Task details: Look through the listing below and write out exactly the lines from the line with "p_per_area_mw_per_mm2 537 \" to the line with "timing_max_transition_violations_final 0 \", both included, and no others.
+++
[config.mk]
export PLATFORM = sky130hd
export DESIGN_NAME = note_window_buffer
export DESIGN_NICKNAME = d
export VERILOG_FILES = /design/src/rtl/analyzer_pkg.sv /design/src/rtl/note_shift_reg.sv /design/src/rtl/note_window_buffer.sv
export SDC_FILE = /design/constraint.sdc
export NUM_CORES = 1
export LEC_CHECK = 0
export ABC_AREA = 1
export BUFFER_PORTS_ARGS = -buffer_cell sky130_fd_sc_hd__buf_2
export CORE_MARGIN = 2
export CORE_UTILIZATION = 35
export CTS_CLUSTER_SIZE = 14
export DETAILED_ROUTE_END_ITERATION = 8
export GPL_TIMING_DRIVEN = 0
export PLACE_DENSITY_LB_ADDON = 0.05
export SLEW_MARGIN = 40
export SYNTH_ARGS = -nofsm -noshare
export SYNTH_HDL_FRONTEND = slang
export SYNTH_SLANG_ARGS = --single-unit
[constraint.sdc]
create_clock -name clk -period 3.9 [get_ports clk]
set_input_delay 0.195 -clock clk [delete_from_list [all_inputs] [get_ports clk]]
set_output_delay 0.195 -clock clk [all_outputs]
set_load 0.02 [all_outputs]
[src/rtl/analyzer_pkg.sv]
// rtl/analyzer_pkg.sv - shared widths and window-control state encoding
package analyzer_pkg;

    localparam int NOTE_W  = 6;
    localparam int WIN_LEN = 16;
    localparam int FEAT_W  = 8;
    localparam int CNT_W   = 5;

    typedef enum logic [1:0] {
        FILL    = 2'd0,
        STREAM  = 2'd1,
        RELEASE = 2'd2
    } win_state_e;

endpackage

[src/rtl/note_shift_reg.sv]
// rtl/note_shift_reg.sv - 16-deep note shift register, oldest note in the low slice
module note_shift_reg
    import analyzer_pkg::*;
(
    input  logic                       clk,
    input  logic                       reset,
    input  logic                       clr,
    input  logic                       shift,
    input  logic [NOTE_W-1:0]          din,
    output logic [WIN_LEN*NOTE_W-1:0]  window
);

    // Newest note enters at the top slice; clear wins over a same-cycle shift.
    always_ff @(posedge clk or negedge reset) begin
        if (!reset) begin
            window <= '0;
        end else if (clr) begin
            window <= '0;
        end else if (shift) begin
            window <= {din, window[WIN_LEN*NOTE_W-1:NOTE_W]};
        end
    end

endmodule

[src/rtl/note_window_buffer.sv]
// rtl/note_window_buffer.sv - sliding 16-note window with hop-paced release handshake
module note_window_buffer
    import analyzer_pkg::*;
#(
    parameter int HOP = 1
) (
    input  logic                     clk,
    input  logic                     reset,
    input  logic signed [NOTE_W-1:0] note_in,
    input  logic                     note_valid,
    output logic                     note_ready,
    input  logic                     phrase_clr,
    output logic signed [NOTE_W-1:0] n0,
    output logic signed [NOTE_W-1:0] n1,
    output logic signed [NOTE_W-1:0] n2,
    output logic signed [NOTE_W-1:0] n3,
    output logic signed [NOTE_W-1:0] n4,
    output logic signed [NOTE_W-1:0] n5,
    output logic signed [NOTE_W-1:0] n6,
    output logic signed [NOTE_W-1:0] n7,
    output logic signed [NOTE_W-1:0] n8,
    output logic signed [NOTE_W-1:0] n9,
    output logic signed [NOTE_W-1:0] n10,
    output logic signed [NOTE_W-1:0] n11,
    output logic signed [NOTE_W-1:0] n12,
    output logic signed [NOTE_W-1:0] n13,
    output logic signed [NOTE_W-1:0] n14,
    output logic signed [NOTE_W-1:0] n15,
    output logic                     win_valid,
    input  logic                     win_ready,
    output logic                     feat_valid,
    output logic [15:0]              win_count
);

    generate
        if (HOP < 1 || HOP > WIN_LEN) begin : g_hop_check
            $error("note_window_buffer: HOP must be within 1..16");
        end
    endgenerate

    localparam logic [CNT_W-1:0] HOP_LAST  = CNT_W'(HOP - 1);
    localparam logic [CNT_W-1:0] FILL_LAST = CNT_W'(WIN_LEN - 1);

    win_state_e                 state;
    logic [CNT_W-1:0]           fill_cnt;
    logic [CNT_W-1:0]           hop_cnt;
    logic                       accept;
    logic                       handoff;
    logic [WIN_LEN*NOTE_W-1:0]  window;

    assign accept  = note_valid && note_ready;
    assign handoff = win_valid && win_ready;

    note_shift_reg u_shift (
        .clk    (clk),
        .reset  (reset),
        .clr    (phrase_clr),
        .shift  (accept),
        .din    (note_in),
        .window (window)
    );

    // note_ready and win_valid are registered alongside state so they are
    // always the exact decode of it (ready = not RELEASE, valid = RELEASE).
    always_ff @(posedge clk or negedge reset) begin
        if (!reset) begin
            state      <= FILL;
            fill_cnt   <= '0;
            hop_cnt    <= '0;
            win_valid  <= 1'b0;
            note_ready <= 1'b1;
            win_count  <= '0;
            feat_valid <= 1'b0;
        end else begin
            feat_valid <= handoff && !phrase_clr;
            if (phrase_clr) begin
                state      <= FILL;
                fill_cnt   <= '0;
                hop_cnt    <= '0;
                win_valid  <= 1'b0;
                note_ready <= 1'b1;
            end else begin
                case (state)
                    FILL: begin
                        if (accept) begin
                            fill_cnt <= fill_cnt + 1'b1;
                            if (fill_cnt == FILL_LAST) begin
                                state      <= RELEASE;
                                win_valid  <= 1'b1;
                                note_ready <= 1'b0;
                            end
                        end
                    end
                    STREAM: begin
                        if (accept) begin
                            hop_cnt <= hop_cnt + 1'b1;
                            if (hop_cnt == HOP_LAST) begin
                                state      <= RELEASE;
                                win_valid  <= 1'b1;
                                note_ready <= 1'b0;
                            end
                        end
                    end
                    RELEASE: begin
                        if (win_ready) begin
                            hop_cnt    <= '0;
                            win_count  <= win_count + 16'd1;
                            state      <= STREAM;
                            win_valid  <= 1'b0;
                            note_ready <= 1'b1;
                        end
                    end
                    default: begin
                        state      <= FILL;
                        win_valid  <= 1'b0;
                        note_ready <= 1'b1;
                    end
                endcase
            end
        end
    end

    assign n0  = window[ 0*NOTE_W +: NOTE_W];
    assign n1  = window[ 1*NOTE_W +: NOTE_W];
    assign n2  = window[ 2*NOTE_W +: NOTE_W];
    assign n3  = window[ 3*NOTE_W +: NOTE_W];
    assign n4  = window[ 4*NOTE_W +: NOTE_W];
    assign n5  = window[ 5*NOTE_W +: NOTE_W];
    assign n6  = window[ 6*NOTE_W +: NOTE_W];
    assign n7  = window[ 7*NOTE_W +: NOTE_W];
    assign n8  = window[ 8*NOTE_W +: NOTE_W];
    assign n9  = window[ 9*NOTE_W +: NOTE_W];
    assign n10 = window[10*NOTE_W +: NOTE_W];
    assign n11 = window[11*NOTE_W +: NOTE_W];
    assign n12 = window[12*NOTE_W +: NOTE_W];
    assign n13 = window[13*NOTE_W +: NOTE_W];
    assign n14 = window[14*NOTE_W +: NOTE_W];
    assign n15 = window[15*NOTE_W +: NOTE_W];

endmodule

Word level (Yosys, flattened, before mapping)

Cells that the tools add are included.
Widths: inputs -> output; s select.

$add $sub $neg: 3
Equality and inequality tests: 8
Muxes and demuxes: 30
Bitwise operators: 1
Reductions and logical operators: 13

Operator list:

| kind                  | number |
|---|---|
| $mux 96               | 2 |
| $mux 5                | 6 |
| $add 16x1->16 const B | 1 |
| $ne 3x3->1 const B    | 5 |
| $mux 1                | 12 |
| $mux 2                | 6 |
| $add 5x1->5 const B   | 2 |
| $pmux 5 s2            | 1 |
| $pmux 1 s3            | 2 |
| $pmux 2 s3            | 1 |
| $reduce_and 3->1      | 2 |
| $eq 5x4->1 const B    | 1 |
| $logic_not 5->1       | 1 |
| $reduce_and 5->1      | 1 |
| $reduce_bool 2->1     | 2 |
| $logic_and 1x1->1     | 3 |
| $reduce_bool 3->1     | 1 |
| $eq 2x1->1 const B    | 1 |
| $eq 2x2->1 const B    | 1 |
| $logic_not 2->1       | 1 |
| $reduce_and 2->1      | 1 |
| $logic_not 1->1       | 1 |
| $not 1->1             | 1 |

Bits in registers: 127
Output and inout port bits: 115
Word-level logic and storage cells: 63

Logic depth before layout (Yosys ltp)

Depth after elaboration: 5
Gate-level depth with buffers: 9
Depth with buffers taken out: 9

By module

From an unflattened synthesis, not the netlist that was laid out.

Cells, all modules: 638
Area, all modules: 5570.3 um2

By module, submodules not included:

| module             | times used | cells each | area an instance (um2) | sequential area each (um2) |
|---|---|---|---|---|
| note_shift_reg     | 1          | 417        | 3779.9                 | 2402.3 |
| note_window_buffer | 1          | 221        | 1790.5                 | 777.0 |

Least setup slack after synthesis

Ideal clock, no wire load.

Path kind: flip-flop to flip-flop
Start point: register note_ready
End point: register u_shift.window[63]
Setup time: 0.136 ns
Data arrival time: 1.293 ns
Data required time: 3.764 ns
Path slack: 2.472 ns
Cell stages (with the launch flop): 7
Cells stage by stage: dfstp_2 -> nand2_1 -> buf_4 -> buf_4 -> buf_2 -> nand3_1 -> o21ai_0

Word-level cells in the longest chain between the ends: 2

RTL lines:

| element                     | line                     | RTL |
|---|---|---|
| from (decl)                 | note_window_buffer.sv:11 | `output logic note_ready,` |
| from (signal assigned)      | note_window_buffer.sv:71 | `note_ready <= 1'b1;` |
| from (signal assigned)      | note_window_buffer.sv:81 | `note_ready <= 1'b1;` |
| from (signal assigned)      | note_window_buffer.sv:90 | `note_ready <= 1'b0;` |
| $logic_and 1x1->1           | note_window_buffer.sv:51 | `assign accept = note_valid && note_ready;` |
| $reduce_bool 2->1 (no line) | n/a                      |  |
| to (signal assigned)        | note_shift_reg.sv:20     | `window <= {din, window[WIN_LEN*NOTE_W-1:NOTE_W]};` |
| to (decl)                   | note_shift_reg.sv:10     | `output logic [WIN_LEN*NOTE_W-1:0] window` |

Every way passes these cells.
A chain may end at the register's enable or synchronous reset.

Worst setup path in the final report

Start point: register note_ready
End point: register u_shift.window[7]

The elaborated chain is that of the path after synthesis.

==> results_dict.tcl <==
set metrics [dict create \
    status "completed" \
    clk_transition_reported_paths_ns 0.06 \
    floorplan.die_area_sq_mm 0.0170 \
    critical_path.slowest_cell "sky130_fd_sc_hd__dfstp_2" \
    worstMarginPinSlew_ns 0.531 \
    clock_tree.root_cell "sky130_fd_sc_hd__clkbuf_16" \
    synth_largest_type_area_fraction_pct 56.3 \
    max_freq_mhz 559 \
    num_rows 46 \
    p_per_area_mw_per_mm2 537 \
    port-buffer-count 124 \
    fillers 1621 \
    layout-drive-gt1-share_pct 25.4 \
    avgViaCountPerCell 4.90 \
    synthMuxAreaShare_pct 0 \
    synth_nets 641 \
    worst-endpoint-required_ns 4.18 \
    fp.dieW_microns 131 \
    tritoncts.num_buffers 17 \
    post-dp-hpwl_mm 11.1 \
    die_height_microns 131 \
    syn-mean-instance-area_sq_um 8.97 \
    netlist-cell-type-count 31 \
    layout.area.seq_sq_mm 0.00318 \
    cts-htree-levels 4 \
    routedWlPerCell_microns 15.8 \
    synth_seq_area_share_pct 56.7 \
    io_pins 126 \
    grt_pass1_wl_mm 24.9 \
    detailroute.via_count 4898 \
    static_leakage_nw 3.57 \
    cts_max_path_buffers 2 \
    synth-compound-area-share_pct 9.96 \
    critical_path_arrival_ns 2.06 \
    nets 786 \
    rsz0062_at_grt "no" \
    finalSetupViolCount 0 \
    first_global_vias 4642 \
    skew_ns 0.0102 \
    layout_worst_path_cycle_share_pct 45.8 \
    multi_input_comb_area_sq_mm 0.00206 \
    cts_tree "yes" \
    worstPathCellList "nand2_1 > buf_4 > nand2_1 > clkbuf_1 > o21ai_0" \
    cts_resized 0 \
    max-slew-margin-rel_pct 64.6 \
    tns_ns 0 \
    timing_max_transition_violations_final 0 \
    drt_drc_violations_left 0 \
    antenna_found_initial 0 \
    worst_skew_pair.late_latency_ns 0.42 \
    xor_xnor_share_of_the_synthesized_area_pct 1.88 \
    worst-r2r-setup-slack_ns 2.11 \
    synthTopCellsByArea "sky130_fd_sc_hd__dfrtp_1, sky130_fd_sc_hd__nand3_1, sky130_fd_sc_hd__nand2_1" \
    final_core_util_pct 45.8 \
    timing.critical_path.fanout_max 10 \
    global_route.overflow_total 0 \
    vdd_ir_drop_max_v 0.000304 \
    post_synth_inst_count 625 \
    core-area_sq_mm 0.0158 \
    worst_path_most_repeated_cell "sky130_fd_sc_hd__nand2_1" \
    hold_violations 0 \
    syn2layout_area_growth_pct 28.8 \
    drt_iter0_markers 321 \
    worst_setup_path_end_kind "flop" \
    netlist.top_cell.by_area "sky130_fd_sc_hd__dfrtp_1" \
    grt_util_all_layers_pct 19.1 \
    drt_pre_antenna_iters 4 \
    antenna_cells_inserted 0 \
    routability_congestion_estimate_from_global_placement 0.792 \
    cts_sinks 127 \
    initial_utilization_pct 35.5 \
    worst_hold_path_type "in2reg" \
    postSynthRegisterBits 127 \
    synth_fa_ha_area_share_pct 1.12 \
    crit_path_start_kind "flop" \
    min_period_ns 1.79 \
    ant_nets 0 \
    timing.setup.critical_path_class "reg2reg" \
    synth_area_sq_mm 0.00561 \
    totalWireLength_mm 15.8 \
    maxCapViolations 0 \
    cp_slowest_stage_delay_ns 0.54 \
    synth_top_family_by_area "simple AND/OR/NAND/NOR gates" \
    yosys.area_share.simple_pct 23.8 \
    grt_max_degree 68 \
    synth_warnings 0 \
]
==> critical path: cells and delay by family (launching register included) <==
family                 cells  cell delay, ns
AOI/OAI and AO/OA          1            0.14
buffers and inverters      2            0.61
and+or+nand+nor            2            0.35
DFF                        1            0.54
==> final cells by class <==
class | instances | area share (%)
multi-input cells | 415 | 28.5
inverters | 41 | 2.24
clock buffers | 23 | 6.90
plain buffers | 42 | 2.83
repair buffers | 126 | 9.26
flip-flops and latches | 127 | 44.0
clock inverters | 9 | 2.44
well taps | 216 | 3.74
==> cells in the mapped netlist (all sizes together) <==
cell type and number:
inv 41, nand3 113, o31ai 7, xnor2 5
nand4 7, dfrtp 126, ha 5, clkbuf 14
xor2 7, nor2 31, nand2 134, buf 28
o21ai 97, o22ai 1, nand3b 2, a21oi 2
nor3 4, dfstp 1
==> per-stage QoR <==
stage / instance area (sq um) / hold WS [ns] / std cells / total power [mW] / setup WS (ns)
4_1_cts: 7220 / 0.0139 / 999 / 3.91 / 2.05
5_1_grt: 7220 / 0.0267 / 999 / 4.06 / 1.95
6_report: 7220 / 0.0265 / 999 / 3.88 / 2.11
2_1_floorplan: 5610 / -0.101 / 625 / 1.88 / 2.47
3_5_place_dp: 6530 / 0.194 / 966 / 2.10 / 2.06
3_3_place_gp: 6500 / 0.446 / 965 / 2.08 / 0.830
==> registers in the layout, indices dropped and copies added (netlist names) <==
register,count
fill_cnt,5
u_shift.window,96
note_ready,1
win_count,16
feat_valid,1
state,2
hop_cnt,5
win_valid,1
==> worst paths after layout <==
path | start | to | cells past startpoint
worst max-delay path | note_ready$_DFFE_PN1P_ | u_shift.window[7]$_DFFE_PN0P_ | 5
worst min-delay path | note_in[3] | u_shift.window[93]$_DFFE_PN0P_ | 3
max in group asynchronous | reset | u_shift.window[14]$_DFFE_PN0P_ | 3
worst min register to register | note_ready$_DFFE_PN1P_ | note_ready$_DFFE_PN1P_ | 2
worst max register to register | note_ready$_DFFE_PN1P_ | u_shift.window[7]$_DFFE_PN0P_ | 5
min in group asynchronous | reset | hop_cnt[3]$_DFFE_PN0P_ | 2
==> power breakdown <==
group | total, mW | leakage (nW) | internal, mW | switching (mW)
clock network | 1.80 | 0.330 | 1.22 | 0.581
logic | 0.609 | 1.49 | 0.166 | 0.443
registers | 1.46 | 1.75 | 1.39 | 0.0737
total | 3.88 | 3.57 | 2.78 | 1.10
==> timing repair <==
action,CTS,global route
endpoints found under the hold margin,65,0
hold buffers,1,0
setup buffers,0,0
==> layer usage <==
layer / part of all wire [%] / global-route usage [%]
met5: 0 / 0
met4: 1.4 / 5.63
met3: 5.5 / 6.39
met2: 44 / 27.4
met1: 49 / 27.5
==> cells by family after synthesis <==
logic type / count (synthesis)
XOR/XNOR: 12
flip-flops: 127
AND/OR/NAND/NOR: 291
adder cells (fa/ha/maj): 5
buffers and inverters: 83
AO/OA/AOI/OAI: 107
==> layout by cell type (no fill, tap or decap) <==
cell type | netlist | final
sky130_fd_sc_hd__buf_6 | 1 | 1
sky130_fd_sc_hd__dfrtp_1 | 126 | 126
sky130_fd_sc_hd__o31ai_1 | 7 | 7
sky130_fd_sc_hd__a21oi_1 | 1 | 1
sky130_fd_sc_hd__o22ai_1 | 1 | 1
sky130_fd_sc_hd__buf_4 | 2 | 2
sky130_fd_sc_hd__clkinvlp_4 | 0 | 1
sky130_fd_sc_hd__nand4_1 | 7 | 7
sky130_fd_sc_hd__inv_6 | 1 | 2
sky130_fd_sc_hd__bufinv_16 | 0 | 5
sky130_fd_sc_hd__nand3b_1 | 2 | 2
sky130_fd_sc_hd__inv_4 | 1 | 1
sky130_fd_sc_hd__clkbuf_1 | 14 | 15
sky130_fd_sc_hd__nand3_2 | 1 | 1
sky130_fd_sc_hd__nor2_4 | 4 | 4
sky130_fd_sc_hd__dfstp_2 | 1 | 1
sky130_fd_sc_hd__xnor2_1 | 5 | 5
sky130_fd_sc_hd__buf_16 | 0 | 1
sky130_fd_sc_hd__nor2_2 | 1 | 1
sky130_fd_sc_hd__nand2_2 | 2 | 2
sky130_fd_sc_hd__inv_2 | 1 | 1
sky130_fd_sc_hd__nand2_1 | 132 | 132
sky130_fd_sc_hd__clkbuf_8 | 0 | 5
sky130_fd_sc_hd__nor2_1 | 25 | 25
sky130_fd_sc_hd__o21ai_0 | 93 | 93
sky130_fd_sc_hd__xor2_1 | 7 | 7
sky130_fd_sc_hd__buf_2 | 25 | 148
sky130_fd_sc_hd__nor2_8 | 1 | 1
sky130_fd_sc_hd__clkinv_2 | 0 | 2
sky130_fd_sc_hd__nand3_4 | 1 | 1
sky130_fd_sc_hd__a21oi_2 | 1 | 1
sky130_fd_sc_hd__o21ai_1 | 4 | 4
sky130_fd_sc_hd__buf_8 | 0 | 1
sky130_fd_sc_hd__nand3_1 | 111 | 111
sky130_fd_sc_hd__inv_1 | 38 | 38
sky130_fd_sc_hd__dlygate4sd3_1 | 0 | 1
sky130_fd_sc_hd__clkbuf_16 | 0 | 17
sky130_fd_sc_hd__ha_1 | 5 | 5
sky130_fd_sc_hd__nor3_1 | 4 | 4
Power figures use the tool's default switching activity.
+++
Reply:
    p_per_area_mw_per_mm2 537 \
    port-buffer-count 124 \
    fillers 1621 \
    layout-drive-gt1-share_pct 25.4 \
    avgViaCountPerCell 4.90 \
    synthMuxAreaShare_pct 0 \
    synth_nets 641 \
    worst-endpoint-required_ns 4.18 \
    fp.dieW_microns 131 \
    tritoncts.num_buffers 17 \
    post-dp-hpwl_mm 11.1 \
    die_height_microns 131 \
    syn-mean-instance-area_sq_um 8.97 \
    netlist-cell-type-count 31 \
    layout.area.seq_sq_mm 0.00318 \
    cts-htree-levels 4 \
    routedWlPerCell_microns 15.8 \
    synth_seq_area_share_pct 56.7 \
    io_pins 126 \
    grt_pass1_wl_mm 24.9 \
    detailroute.via_count 4898 \
    static_leakage_nw 3.57 \
    cts_max_path_buffers 2 \
    synth-compound-area-share_pct 9.96 \
    critical_path_arrival_ns 2.06 \
    nets 786 \
    rsz0062_at_grt "no" \
    finalSetupViolCount 0 \
    first_global_vias 4642 \
    skew_ns 0.0102 \
    layout_worst_path_cycle_share_pct 45.8 \
    multi_input_comb_area_sq_mm 0.00206 \
    cts_tree "yes" \
    worstPathCellList "nand2_1 > buf_4 > nand2_1 > clkbuf_1 > o21ai_0" \
    cts_resized 0 \
    max-slew-margin-rel_pct 64.6 \
    tns_ns 0 \
    timing_max_transition_violations_final 0 \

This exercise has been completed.